TUI Group has taken steps toward securing a further €1.2 billion bailout from the Germany government.
With bondholders having waived certain rights at the start of the month September, the German Economic Stabilisation Fund (WSF) has now subscribed to a warrant bond with a volume of €150 million.
Both conditions had to be fulfilled by September 30th to unlock further federal support.
With the proceeds from the bond with warrants and the increase in the KfW credit line of €1.05 billion, TUI Group will have a further €1.2 billion at its disposal.
Including this second stabilisation package, TUI will have financial resources of around €2 billion the company said it a statement.
Fritz Joussen, chief executive of the TUI Group, explained: “We continue to operate in a very volatile market environment.
“Travel advice and travel disruptions in our markets and destinations are constantly changing.

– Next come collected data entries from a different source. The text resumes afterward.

$ cat config.mk
export PLATFORM = sky130hd
export DESIGN_NAME = hbd_host_bus
export DESIGN_NICKNAME = d
export VERILOG_FILES = /design/src/hdl/hbd_pkg.sv /design/src/hdl/hbd_pin_sync.sv /design/src/hdl/hbd_host_bus.sv
export SDC_FILE = /design/constraint.sdc
export NUM_CORES = 1
export LEC_CHECK = 0
export CAP_MARGIN = 20
export CELL_PAD_IN_SITES_DETAIL_PLACEMENT = 0
export CELL_PAD_IN_SITES_GLOBAL_PLACEMENT = 1
export CORE_MARGIN = 2
export CORE_UTILIZATION = 45
export CTS_BUF_LIST = sky130_fd_sc_hd__clkbuf_8 sky130_fd_sc_hd__clkbuf_16
export DETAILED_ROUTE_END_ITERATION = 10
export DONT_BUFFER_PORTS = 1
export PLACE_DENSITY_LB_ADDON = 0.1
export SETUP_SLACK_MARGIN = 0.3
export SLEW_MARGIN = 20
export SYNTH_ARGS = -nofsm -noshare
export SYNTH_HDL_FRONTEND = slang
export SYNTH_HIERARCHICAL = 1
export SYNTH_SLANG_ARGS = --single-unit
$ cat constraint.sdc
create_clock -name core_clk -period 2.9 [get_ports core_clk]
set_clock_uncertainty 0.15 [all_clocks]
set_input_delay 0.435 -clock core_clk [delete_from_list [all_inputs] [get_ports core_clk]]
set_output_delay 0.435 -clock core_clk [all_outputs]
set_load 0.005 [all_outputs]
$ cat src/hdl/hbd_pkg.sv
// constants and carrier types for the multiplexed host bus decoder
package hbd_pkg;
    localparam int LINE_W   = 16;
    localparam int ADDR_W   = 11;
    localparam int BE_W     = 4;
    localparam int BYTE_W   = 8;
    localparam int A16_LO   = 2;
    localparam int A16_HI   = 10;
    localparam int BE_LO    = 12;
    localparam int BE_HI    = 15;
    localparam int A8_HI_W  = 3;
    localparam int A8_HI_LO = 8;
    localparam int IRQ_W    = 8;

    typedef enum logic [1:0] {
        HBD_IDLE  = 2'h0,
        HBD_WRITE = 2'h1,
        HBD_READ  = 2'h2
    } hbd_state_e;

    // pins as seen at the device boundary, strobes and select active low
    typedef struct packed {
        logic              chip_select_low;
        logic              read_strobe_low;
        logic              write_strobe_low;
        logic              addr_data_sel;
        logic              bus_mode_16;
        logic [LINE_W-1:0] shared_addr_data_lines;
    } hbd_pins_s;

    // request toward the device register file
    typedef struct packed {
        logic [ADDR_W-1:0] addr;
        logic [BE_W-1:0]   byte_lane_enables;
        logic [LINE_W-1:0] wdata;
        logic              addr_load;
        logic              we;
        logic              re;
    } hbd_req_s;

    localparam hbd_pins_s PINS_IDLE = '{chip_select_low: 1'h1, read_strobe_low: 1'h1,
                                        write_strobe_low: 1'h1, addr_data_sel: 1'h0,
                                        bus_mode_16: 1'h0, shared_addr_data_lines: 16'h0000};
    localparam logic [LINE_W-1:0] LINES_ZERO = 16'h0000;
    localparam logic [LINE_W-1:0] OE_8BIT    = 16'h00ff;
    localparam logic [LINE_W-1:0] OE_16BIT   = 16'hffff;
    localparam logic [1:0]        A16_PAD    = 2'h0;
    localparam logic [BYTE_W-1:0] BYTE_ZERO  = 8'h00;
endpackage

$ cat src/hdl/hbd_pin_sync.sv
// three-stage synchroniser with agreement filter, one lane per bit
`timescale 1ns/1ps
`default_nettype none
module hbd_pin_sync #(
    parameter int           W   = 1,
    parameter logic [W-1:0] RST = '0
) (
    input  wire logic         core_clk,
    input  wire logic         rstn,
    input  wire logic [W-1:0] din,
    output logic      [W-1:0] dout
);
    typedef struct packed {
        logic [W-1:0] s1;
        logic [W-1:0] s2;
        logic [W-1:0] s3;
        logic [W-1:0] filt;
    } hbd_sync_s;

    hbd_sync_s    q;
    hbd_sync_s    next_q;
    logic [W-1:0] next_filt;

    // a bit moves only once stages two and three agree
    genvar i;
    generate
        for (i = 0; i < W; i++) begin : g_lane
            assign next_filt[i] = (q.s2[i] == q.s3[i]) ? q.s3[i] : q.filt[i];
        end
    endgenerate

    always_comb begin
        next_q      = q;
        next_q.s1   = din;
        next_q.s2   = q.s1;
        next_q.s3   = q.s2;
        next_q.filt = next_filt;
    end

    always_ff @(posedge core_clk) begin
        if (!rstn) begin
            q <= '{s1: RST, s2: RST, s3: RST, filt: RST};
        end else begin
            q <= next_q;
        end
    end

    assign dout = q.filt;
endmodule
`default_nettype wire

$ cat src/hdl/hbd_host_bus.sv
// multiplexed host bus decoder: strobes, address/data split, interrupt pin
// Functional notes
// - with the select low the lines carry data, all sixteen in 16-bit mode, only the low eight in 8-bit mode.
// - in 16-bit address phases address bits 10..2 come from lines 10..2 and lines 1..0 are ignored.
// - in 16-bit address phases lines 15..12 carry the four byte-lane enables and line 11 is ignored.
// - in 8-bit mode the address takes two writes, bits 7..0 first, then bits 10..8 from lines 2..0.
// - the interrupt pin is driven low whenever any interrupt status bit is set, else high.
`timescale 1ns/1ps
`default_nettype none
module hbd_host_bus
    import hbd_pkg::*;
#(
    parameter int IRQ_N = hbd_pkg::IRQ_W
) (
    input  wire logic                      core_clk,
    input  wire logic                      rstn,
    input  wire hbd_pkg::hbd_pins_s        pins,
    output logic [hbd_pkg::LINE_W-1:0]     lines_out,
    output logic [hbd_pkg::LINE_W-1:0]     lines_oe,
    output logic                           host_irq_low,
    input  wire logic [IRQ_N-1:0]          irq_status,
    input  wire logic [hbd_pkg::LINE_W-1:0] reg_rdata,
    output hbd_pkg::hbd_req_s              req
);
    import hbd_pkg::*;

    typedef struct packed {
        hbd_state_e        st;
        logic              addr_hi_next;
        logic [LINE_W-1:0] wlines;
        logic              wcmd;
        hbd_req_s          req;
        logic [LINE_W-1:0] rlines;
        logic [LINE_W-1:0] oe;
        logic              irq_low;
    } hbd_core_s;

    localparam hbd_core_s CORE_RST = '{st: HBD_IDLE, addr_hi_next: 1'h0, wlines: 16'h0000,
                                       wcmd: 1'h0, req: '0, rlines: 16'h0000,
                                       oe: 16'h0000, irq_low: 1'h1};

    hbd_pins_s p;
    hbd_core_s q;
    hbd_core_s next_q;

    hbd_pin_sync #(
        .W   ($bits(hbd_pins_s)),
        .RST (PINS_IDLE)
    ) u_sync (
        .core_clk (core_clk),
        .rstn     (rstn),
        .din      (pins),
        .dout     (p)
    );

    always_comb begin
        next_q = q;
        next_q.req.we = 1'h0;
        next_q.req.re = 1'h0;
        next_q.req.addr_load = 1'h0;
        next_q.irq_low = ~(|irq_status);
        case (q.st)
            HBD_IDLE: begin
                next_q.oe = LINES_ZERO;
                if (!p.chip_select_low && !p.write_strobe_low) begin
                    next_q.st = HBD_WRITE;
                    next_q.wlines = p.shared_addr_data_lines;
                    next_q.wcmd = p.addr_data_sel;
                end else if (!p.chip_select_low && !p.read_strobe_low) begin
                    next_q.st = HBD_READ;
                    next_q.req.re = 1'h1;
                end
            end
            HBD_WRITE: begin
                if (p.chip_select_low) begin
                    next_q.st = HBD_IDLE;
                end else if (!p.write_strobe_low) begin
                    next_q.wlines = p.shared_addr_data_lines;
                    next_q.wcmd = p.addr_data_sel;
                end else begin
                    // strobe rose: commit what was on the lines just before
                    next_q.st = HBD_IDLE;
                    if (!q.wcmd) begin
                        next_q.req.we = 1'h1;
                        next_q.req.wdata = p.bus_mode_16 ? q.wlines
                                                         : {BYTE_ZERO, q.wlines[BYTE_W-1:0]};
                    end else if (p.bus_mode_16) begin
                        next_q.req.addr = {q.wlines[A16_HI:A16_LO], A16_PAD};
                        next_q.req.byte_lane_enables = q.wlines[BE_HI:BE_LO];
                        next_q.req.addr_load = 1'h1;
                        next_q.addr_hi_next = 1'h0;
                    end else if (!q.addr_hi_next) begin
                        next_q.req.addr[BYTE_W-1:0] = q.wlines[BYTE_W-1:0];
                        next_q.addr_hi_next = 1'h1;
                    end else begin
                        next_q.req.addr[ADDR_W-1:A8_HI_LO] = q.wlines[A8_HI_W-1:0];
                        next_q.req.addr_load = 1'h1;
                        next_q.addr_hi_next = 1'h0;
                    end
                end
            end
            HBD_READ: begin
                if (p.chip_select_low || p.read_strobe_low) begin
                    next_q.st = HBD_IDLE;
                    next_q.oe = LINES_ZERO;
                end else begin
                    next_q.rlines = p.bus_mode_16 ? reg_rdata : {BYTE_ZERO, reg_rdata[BYTE_W-1:0]};
                    next_q.oe = p.bus_mode_16 ? OE_16BIT : OE_8BIT;
                end
            end
            default: begin
                next_q = CORE_RST;
            end
        endcase
    end

    always_ff @(posedge core_clk) begin
        if (!rstn) begin
            q <= CORE_RST;
        end else begin
            q <= next_q;
        end
    end

    assign lines_out    = q.rlines;
    assign lines_oe     = q.oe;
    assign host_irq_low = q.irq_low;
    assign req          = q.req;
endmodule
`default_nettype wire

==> results of run 1 <==
-- metal layers --
layer,track usage,wire [µm],vias up,share of wire
met5,0,0,-,0
met4,0.0733,202,0,0.018
met3,0.0482,728,15,0.064
met2,0.240,4880,124,0.43
met1,0.214,5500,1836,0.49
li1,-,-,1966,-
-- where the power goes --
group | internal, mW | switching, mW
Combinational | 0.0550 | 0.0341
Sequential | 2.19 | 0.0133
Clock | 1.50 | 0.840
Total | 3.75 | 0.887
-- worst paths after layout --
kind                                                    from                      endpoint  slack (ns)  depth (start not counted)
worst min register to register  u_sync/next_q[62]$_SDFF_PN1_  u_sync/next_q[41]$_SDFF_PN1_        0.26                          1
worst max register to register            q[85]$_SDFFE_PN0P_     lines_out[1]$_SDFFE_PN0P_        0.73                          4
worst max-delay path                      q[85]$_SDFFE_PN0P_     lines_out[1]$_SDFFE_PN0P_        0.73                          4
worst min-delay path                            reg_rdata[8]     lines_out[8]$_SDFFE_PN0P_        0.02                          2
-- cell type report --
cell class | instances | area [µm²]
fill | 1271 | 6830
clock inverter | 12 | 168
clock buffer | 20 | 467
inverter | 2 | 7.51
sequential | 157 | 3140
timing repair buffer | 40 | 393
multi-input combinational | 344 | 2170
tap | 176 | 220
-- flip-flops by register name, indices dropped and copies added (netlist names) --
register,count
host_irq_low,1
lines_oe,2
lines_out,16
q,20
req,34
u_sync/dout,21
u_sync/next_q,42
u_sync/q,21
-- metrics by stage --
stage               cell area (µm²)  utilization
floorplan                      6220            -
global placement               5600        0.418
detailed placement             5600        0.418
CTS                            6570        0.490
global route                   6570        0.490
finish                         6570        0.490
-- cell families after synthesis --
logic type,after synthesis
muxes,24
and+or+nand+nor,213
AOI/OAI and AO/OA,107
buffers and inverters,132
DFF,157
-- cell usage in the layout, fill, tap and decap left out, types with 5 or more instances in the layout --
master / synthesis / final
a21oi_1: 12 / 12
nand2b_1: 11 / 11
nand4_1: 18 / 18
clkbuf_16: 0 / 17
o21ai_0: 29 / 29
nand3_1: 19 / 19
a22o_1: 9 / 9
dfxtp_1: 157 / 157
a21boi_0: 5 / 5
buf_4: 92 / 7
dlygate4sd3_1: 0 / 32
a21boi_1: 10 / 10
a31oi_1: 17 / 17
a311oi_1: 7 / 7
nand2_1: 46 / 46
nor2_1: 26 / 26
mux2i_1: 24 / 24
nor4b_1: 17 / 17
and2_1: 56 / 56
-- cell usage after synthesis (all sizes together), types with 14 or more instances --
master / n
nor4b: 17
clkbuf: 14
and2: 56
nand2: 46
mux2i: 24
nand4: 18
dfxtp: 157
a31oi: 17
a21boi: 18
nand3: 19
nor2: 26
o21ai: 32
buf: 116
==> flow_summary.json, run 1 <==
{
  "power.total_mw": 4.64,
  "cp_slowest_cell": "nor2b_1",
  "finalCritPeriodShare": 0.750,
  "cp_slowest_stage_delay_ns": 0.56,
  "die_h_um": 122,
  "crit_type": "register to register",
  "io_pins": 114,
  "end_kind": "register",
  "ctsHoldBuffers": 33,
  "antenna_found_initial": 0,
  "ctsResizeCount": 0,
  "grt_pass1_vias": 3745,
  "final_nets": 609,
  "dp_slack_ns": 0.750,
  "synth_top_family_by_area": "simple AND/OR/NAND/NOR gates",
  "yosys.area_share.adder": 0,
  "cts_buffer_depth": 2,
  "avgRoutedWirePerCell_um": 15.1,
  "drive_gt1_frac": 0.0835,
  "cts-buffers-inserted": 17,
  "grt_start_max_net_pins": 68,
  "power_density_nw_per_um2": 706,
  "die-width_um": 122,
  "crit_arrival_ns": 2.38,
  "ant_nets": 0,
  "antennaDiodeCount": 0,
  "ir_drop_uv": 357,
  "critPathRequiredTime_ns": 3.11,
  "final_max_slew_viol_count": 0,
  "place.gp.congestion": 0.786,
  "start_kind": "register",
  "worst-path-buf-inv": 1,
  "hpwl_um": 6950,
  "yosys.area_share.simple": 0.193,
  "yosysSeqAreaShare": 0.505,
  "finalSetupViolations": 0,
  "slew_headroom": 0.519,
  "placementRows": 42,
  "ys_ff_latch": 157,
  "rsz0062_at_grt": "false",
  "dp.cells": 686,
  "finalWirelength_um": 11300,
  "firstDrtPassIters": 4,
  "async_flop_share": 0,
  "areaGrowthSynthToFinish_pct": 5.55,
  "hold_viol": 0,
  "critical_path.top_delay_family": "simple AND/OR/NAND/NOR gates",
  "crit_path_max_fanout": 18,
  "port_buffers": 0,
  "cts_tree": "done",
  "grt_use_total": 0.161,
  "cts_setup_buffers": 0,
  "cts.htree.levels": 4,
  "synth_area_um2": 6220,
  "tns_ns": 0,
  "worst_pin_slew_ns": 0.719,
  "synth_xor_area_frac": 0,
  "start_util": 0.465,
  "num_vias": 3941,
  "ys_top_cells_by_area": "dfxtp_1, buf_4, and2_1, mux2i_1, nand2_1",
  "worstSkewPairLatency_ns": 0.42,
  "synth_edf_count": 0,
  "yosysTopAreaCell": "dfxtp_1",
  "coreArea_um2": 13400,
  "cp_cell_sequence": "buf_4 -> nor3b_2 -> nor2b_1 -> a22o_1",
  "synth_nets": 680,
  "vias_per_cell": 5.25,
  "first_iter_violations": 235,
  "cts_sinks": 157,
  "avgSynthCellArea_um2": 9.83,
  "setup_ws_ns": 0.726,
  "grt_pass1_wl_um": 18600,
  "synth.top_cell.area_share": 0.505,
  "clk_pin_slew_ns": 0.06,
  "outcome": "finished, final reports clean",
  "synth_cell_type_count": 43,
  "die_area_um2": 14800,
  "cap_violations": 0,
  "finalCriticalPeriod_ns": 2.17,
  "fmax_mhz": 460,
  "layoutNonFillerInstCount": 751,
  "synthMuxAreaShare": 0.0386,
  "synth_ff_type": "dfxtp_1",
  "synth_compound_area_frac": 0.117,
  "drc": 0,
  "leakage_nw": 2.44,
  "syn_inst": 633,
  "holdWs_ns": 0.0247,
  "cts_root_buffer": "clkbuf_16",
  "hold_path_class": "input port to register",
  "grt_overflow": 0,
  "yosys_warnings": 6
}
No activity file was read; power rests on OpenSTA's default activity.
==> run 2, diff against run 1 <==
- ABC_AREA: not set -> 1
- clock period: 2.9 -> 2.1 ns (I/O delays scaled with it)
==> run 2 against run 1 <==
  * Synthesized area up 1.5%
  * Via count increased by 18%
  * Fmax rose by 33%
  * Worst setup slack worse by 0.26 ns
  * Combinational power grew 150%
  * Highest routed layer unchanged
==> flow_summary.json, run 2 <==
{
  "synth_edf_count": 0,
  "path_common_cell": "nand2_2",
  "critPathRequiredTime_ns": 2.25,
  "yosys_warnings": 6,
  "avgSynthCellArea_um2": 7.72,
  "crit_type": "register to register",
  "grt_overflow": 0,
  "die_h_um": 123,
  "placementRows": 43,
  "layoutNonFillerInstCount": 1012,
  "dpl_cell_area_um2": 5730,
  "leakage_nw": 3.18,
  "nFillCells": 1357,
  "port_buffers": 0,
  "multi_input_area_um2": 1980,
  "avgRoutedWirePerCell_um": 12.2,
  "cts.htree.levels": 4,
  "final_common_cell": "nand2_1",
  "start_kind": "register",
  "fmax_mhz": 611,
  "tns_ns": 0,
  "cap_violations": 0,
  "cp_slowest_cell": "dfxtp_1",
  "utilization": 0.531,
  "die_area_um2": 15000,
  "syn_inst": 819,
  "synthTopCellsByCount": "nand2_1, dfxtp_1, nor2_1",
  "place.gp.congestion": 0.802,
  "synth_area_um2": 6320,
  "dp.cells": 886,
  "crit_arrival_ns": 1.79,
  "holdWs_ns": 0.0459,
  "hpwl_um": 7700,
  "cts_buffer_depth": 2,
  "grt_use_total": 0.174,
  "crit_path_max_fanout": 15,
  "clk_pin_slew_ns": 0.06,
  "hold_path_class": "input port to register",
  "finalCritPeriodShare": 0.779,
  "power_density_nw_per_um2": 877,
  "outcome": "finished, final reports clean",
  "grt_pass1_vias": 4521,
  "yosysSeqAreaShare": 0.497,
  "synth_cell_type_count": 24,
  "synth_nets": 866,
  "finalWirelength_um": 12300,
  "grt_start_max_net_pins": 80,
  "cts_tree": "done",
  "worst_pin_slew_ns": 0.646,
  "num_vias": 4655,
  "synth_top_family_by_area": "simple AND/OR/NAND/NOR gates",
  "async_flop_share": 0,
  "synth.top_cell.area_share": 0.497,
  "drive_gt1_frac": 0.0697,
  "ys_ff_latch": 157,
  "largest_reg_flops": 42,
  "antennaDiodeCount": 0,
  "synth_compound_area_frac": 0.0929,
  "drc": 0,
  "start_util": 0.459,
  "end_kind": "register",
  "first_iter_violations": 237,
  "yosys.area_share.adder": 0,
  "cts_sinks": 157,
  "yosysMostFrequentCell": "nand2_1",
  "die-width_um": 123,
  "areaGrowthSynthToFinish_pct": 15.8,
  "coreArea_um2": 13800,
  "cp_cell_sequence": "nand2_2 -> nand2_2 -> inv_2 -> a21oi_1 -> nor2_1",
  "hold_viol": 0,
  "critical_path.top_delay_family": "simple AND/OR/NAND/NOR gates",
  "cts-buffers-inserted": 17,
  "ant_nets": 0,
  "io_pins": 114,
  "synth_xor_area_frac": 0,
  "finalCriticalPeriod_ns": 1.64,
  "rsz0062_at_grt": "false",
  "synth_ff_type": "dfxtp_1",
  "slew_headroom": 0.569,
  "final_cell_area_um2": 7320,
  "finalSetupViolations": 0,
  "ir_drop_uv": 515,
  "cts_root_buffer": "clkbuf_16",
  "final_max_slew_viol_count": 0,
  "cp_slowest_stage_delay_ns": 0.51,
  "final-seq-area_um2": 3150,
  "ys_top_cells_by_area": "dfxtp_1, buf_4, nand2_1, nor2_1, a21oi_1",
  "firstDrtPassIters": 4,
  "yosysTopAreaCell": "dfxtp_1",
  "grt_pass1_wl_um": 20600,
  "final_cell_mix": "nand2_1, dfxtp_1, nor2_1",
  "worst-path-buf-inv": 1,
  "antenna_found_initial": 0,
  "yosys.area_share.simple": 0.220,
  "final_nets": 867,
  "cts_setup_buffers": 0,
  "worstSkewPairLatency_ns": 0.42,
  "vias_per_cell": 4.60,
  "synthMuxAreaShare": 0
}
run 2: changes by cell type in the layout (fill, tap and decap cells not counted), moves of 24 or more:
cell	delta
mux2i_1	-24
nand2_1	+125
nor2_1	+84
and2_1	-52
a21oi_1	+57
dlygate4sd3_1	+62
inv_1	+83
run 2: repair_timing:
item,CTS,global route
endpoints found under the hold margin,148,0
hold buffers,95,0
gates resized for setup,0,2
setup endpoints to repair,0,22
run 2: layer usage:
| metal | vias up | wire [µm] | GRT usage |
|---|---|---|---|
| met1 | 2115 | 5790 | 0.210 |
| met3 | 17 | 519 | 0.0488 |
| li1 | 2436 | - | - |
| met2 | 87 | 5800 | 0.292 |
| met4 | 0 | 220 | 0.0740 |
| met5 | - | 0 | 0 |
run 2: cell families (layout without fill, tap and decap cells):
group	Yosys count	count (layout)
buffers and inverters	209	222
DFF	157	157
AOI/OAI and AO/OA	116	116
and+or+nand+nor	337	337
run 2: final timing paths:
| path | start | endpoint | slack [ns] | cells after the start |
|---|---|---|---|---|
| hold / removal | rstn | lines_oe[14]$_SDFFE_PN0P_ | 0.05 | 2 |
| hold reg to reg | u_sync/next_q[52]$_SDFF_PN0_ | u_sync/next_q[31]$_SDFF_PN0_ | 0.26 | 2 |
| setup / recovery | q[86]$_SDFFE_PN0P_ | q[68]$_SDFFE_PN0P_ | 0.46 | 5 |
| setup reg to reg | q[86]$_SDFFE_PN0P_ | q[68]$_SDFFE_PN0P_ | 0.46 | 5 |
run 2: where the power goes:
part | switching, mW | internal (mW) | total [mW]
clock network | 1.15 | 2.00 | 3.15
registers | 0.0208 | 3.03 | 3.05
logic | 0.0850 | 0.136 | 0.221
run 2: cell type report:
type                       instances  share of cell area
tap                              180              0.0308
multi-input combinational        453               0.270
inverter                          89              0.0457
sequential                       157               0.430
timing repair buffer             102               0.140
clock buffer                      18              0.0600
clock inverter                    13              0.0238
run 2: through the flow:
stage | setup WS [ns] | total power, mW
after floorplan | 0.578 | 3.21
after global placement | 0.446 | 3.19
after detailed placement | 0.368 | 3.19
after CTS | 0.358 | 6.50
after global routing | 0.309 | 6.66
final | 0.464 | 6.42
==> run 3, diff against run 2 <==
- clock period: 2.1 -> 1.55 ns (I/O delays scaled with it)
==> run 3 against run 2 <==
  * The flow now finishes with violations (hold timing)
  * Clock power up 26%
  * Utilization up 6.5 points
  * Critical path type unchanged
  * Flip-flop and latch count unchanged
  * Fmax up 18%
  * Largest cell class unchanged
  * Combinational power up 13%
  * Register-to-register slack worse by 0.30 ns
  * Cell count up 3.2%
  * Design area up 12%
  * Via count up 6.0%
  * Highest routed layer unchanged
  * Worst hold slack worse by 0.28 ns
  * First-iteration DRC count down 17%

“There are still significant restrictions on worldwide travel through Covid-19 and on our business.
“This makes planning more difficult and requires enormous flexibility from tour operators.”
He added: “The increased stabilisation package with government loans will above all secure liquidity during the pandemic.
“We have to bridge this period without any significant turnover and at the same time accelerate the restructuring for the post-Covid-19 period.
TUI had previously warned that with the choice of destinations largely dependent on government policy on the coronavirus, the trading backdrop was likely to remain volatile “for the next few quarters”.
The company said it was cutting 8,000 jobs as part of a €300 million cost-saving programme.
In March, TUI received a commitment for an initial stabilisation package from the German federal government valued at €1.8 billion.